腎臓病は犬の死因のトップ3に入る病気です。症状が出にくいままひっそりと進行するため、気がついた頃には重症化しているおそれも。愛犬のちょっとした異変を見逃さないためにも、腎臓病について学び早期発見できるようにしましょう。
目次
- 犬の3大死因のひとつ「腎臓病」はどんな病気?
- 腎臓病には2つのタイプがある
- 腎臓病の早期発見のコツ
犬の3大死因のひとつ「腎臓病」はどんな病気?
犬の死因のトップ3は、がん、心臓病、そして腎臓病です。
腎臓病とは、オシッコをつくる臓器である腎臓が、何らかの原因で正常に働かなくなった状態を総称した呼び方です。症状が出にくいため、はやい段階で発見するのが難しいといわれています。
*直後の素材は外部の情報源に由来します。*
File: src/sv/mrbr_pkg.sv
`timescale 1ns / 1ps
// Shared types, constants and helpers for the multi-reader broadcast ring.
// Used by mrbr_ctrl, mrbr_dp and multi_reader_broadcast_ring; no dependencies.
package mrbr_pkg;

	localparam int ENTRY_SLOTS = 16;
	localparam int POS_W       = 4;
	localparam int CNT_W       = 5;
	localparam int SUB_SLOTS   = 32;
	localparam int SLOT_W      = 5;
	localparam int SLIM_W      = 6;
	localparam int PAY_W       = 64;
	localparam int LEN_W       = 4;
	localparam int ID_W        = 16;
	localparam int STAMP_W     = 32;
	localparam int READS_W     = 6;
	localparam int SIZE_W      = 4;
	localparam int CFG_IDX_W   = 3;
	localparam int CFG_W       = 32;
	localparam int IN_DATA_W   = 120;
	localparam int OUT_DATA_W  = 80;

	typedef enum logic [1:0] {
		OP_PUBLISH,
		OP_READ,
		OP_SUBSCRIBE,
		OP_UNSUBSCRIBE
	} op_t;

	typedef enum logic [2:0] {
		ST_OK,
		ST_BAD_LEN,
		ST_NO_DATA,
		ST_ALREADY,
		ST_NOT_SUB,
		ST_FULL
	} status_t;

	typedef enum logic [CFG_IDX_W-1:0] {
		REG_RING_DEPTH,
		REG_SIZE_LIMIT,
		REG_SUB_LIMIT,
		REG_AGE_LIMIT,
		REG_READS_CONSUME
	} cfg_reg_t;

	typedef enum logic [3:0] {
		S_IDLE,
		S_LOOKUP,
		S_DISPATCH,
		S_EXPIRE,
		S_PUB,
		S_SCAN,
		S_HIT,
		S_SWEEP,
		S_EMIT
	} ctrl_state_t;

	typedef struct packed {
		logic    load;
		logic    lk_step;
		logic    exp_step;
		logic    pub_write;
		logic    scan_init;
		logic    scan_step;
		logic    hit;
		logic    sweep_step;
		logic    sub_write;
		logic    unsub;
		logic    res_set;
		status_t res_code;
		logic    emit;
	} cmd_t;

	typedef struct packed {
		op_t              op;
		logic             lk_last;
		logic             lk_hit;
		logic             free_hit;
		logic             bad_len;
		logic             exp_go;
		logic             scan_end;
		logic             scan_hit;
		logic             hit_sweep;
		logic             sweep_go;
		logic             out_free;
		logic [CNT_W-1:0] fill;
		logic [CNT_W-1:0] depth;
	} stat_t;

	function automatic logic [PAY_W-1:0] byte_mask(input logic [LEN_W-1:0] n);
		logic [PAY_W-1:0] m;
		m = '0;
		for (int b = 0; b < PAY_W / 8; b++) begin
			m[b*8 +: 8] = (LEN_W'(b) < n) ? 8'hFF : 8'h00;
		end
		return m;
	endfunction

	function automatic logic [POS_W-1:0] next_pos(input logic [POS_W-1:0] p,
			input logic [CNT_W-1:0] depth);
		logic [CNT_W-1:0] p1;
		p1 = {1'b0, p} + CNT_W'(1);
		return (p1 >= depth) ? '0 : p1[POS_W-1:0];
	endfunction

endpackage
腎臓病が起こるのは、腎臓の「ネフロン」が傷ついたり、壊れたりすることが原因とされています。もしネフロンが半分以上壊れてしまっていても、残ったネフロンがその分も補おうと働くために、症状や検査数値が出にくくなるのです。
腎臓病には2つのタイプがある
腎臓病は「急性腎障害(きゅうせいじんしょうがい)」と「慢性腎臓病(まんせいじんぞうびょう)」の2つのタイプに分類されます。
「急性腎障害」は、急激に腎機能が低下するタイプ。原因が生じてからはやくて2時間、遅くても1週間以内に発症し、症状も急に悪化します。
突然嘔吐する、食欲がない、オシッコが出ないなどの症状が見られ、病気がさらに進行すると「急性腎不全」になるおそれもあり、死亡率の高い病気です。
「慢性腎臓病」は、何年もかけて腎機能が衰えるタイプです。一時的な機能不全である急性腎不全とは異なり、慢性腎臓病は炎症が徐々に広がって慢性的にダメージを受けるため、完治することはありません。
腎臓病の早期発見のコツ
腎臓病を予防することは残念ながらできません。しかし、早期発見することではやめに対処することができます。慢性腎臓病であれば進行を遅らせることができます。そのためには、定期的に健康診断を受けることが重要です。腎臓のろ過機能が低下すると尿中にたんぱくが出るため、血液検査だけでなく尿検査も受けることで、異常を発見しやすくなるでしょう。
また、水分を十分に摂取することで老廃物を排出しやすくなります。常に新鮮な水を用意し、愛犬がたっぷり飲めるようにしてください。食事にも気をつけましょう。人の食べ物などの塩分の高いものは腎臓へ負担をかけてしまうおそれがあります。
日頃から排尿時の様子を気にかけておくことも大切。オシッコの色が薄い、量がいつもと違うなどの場合ははやめに動物病院で受診しましょう。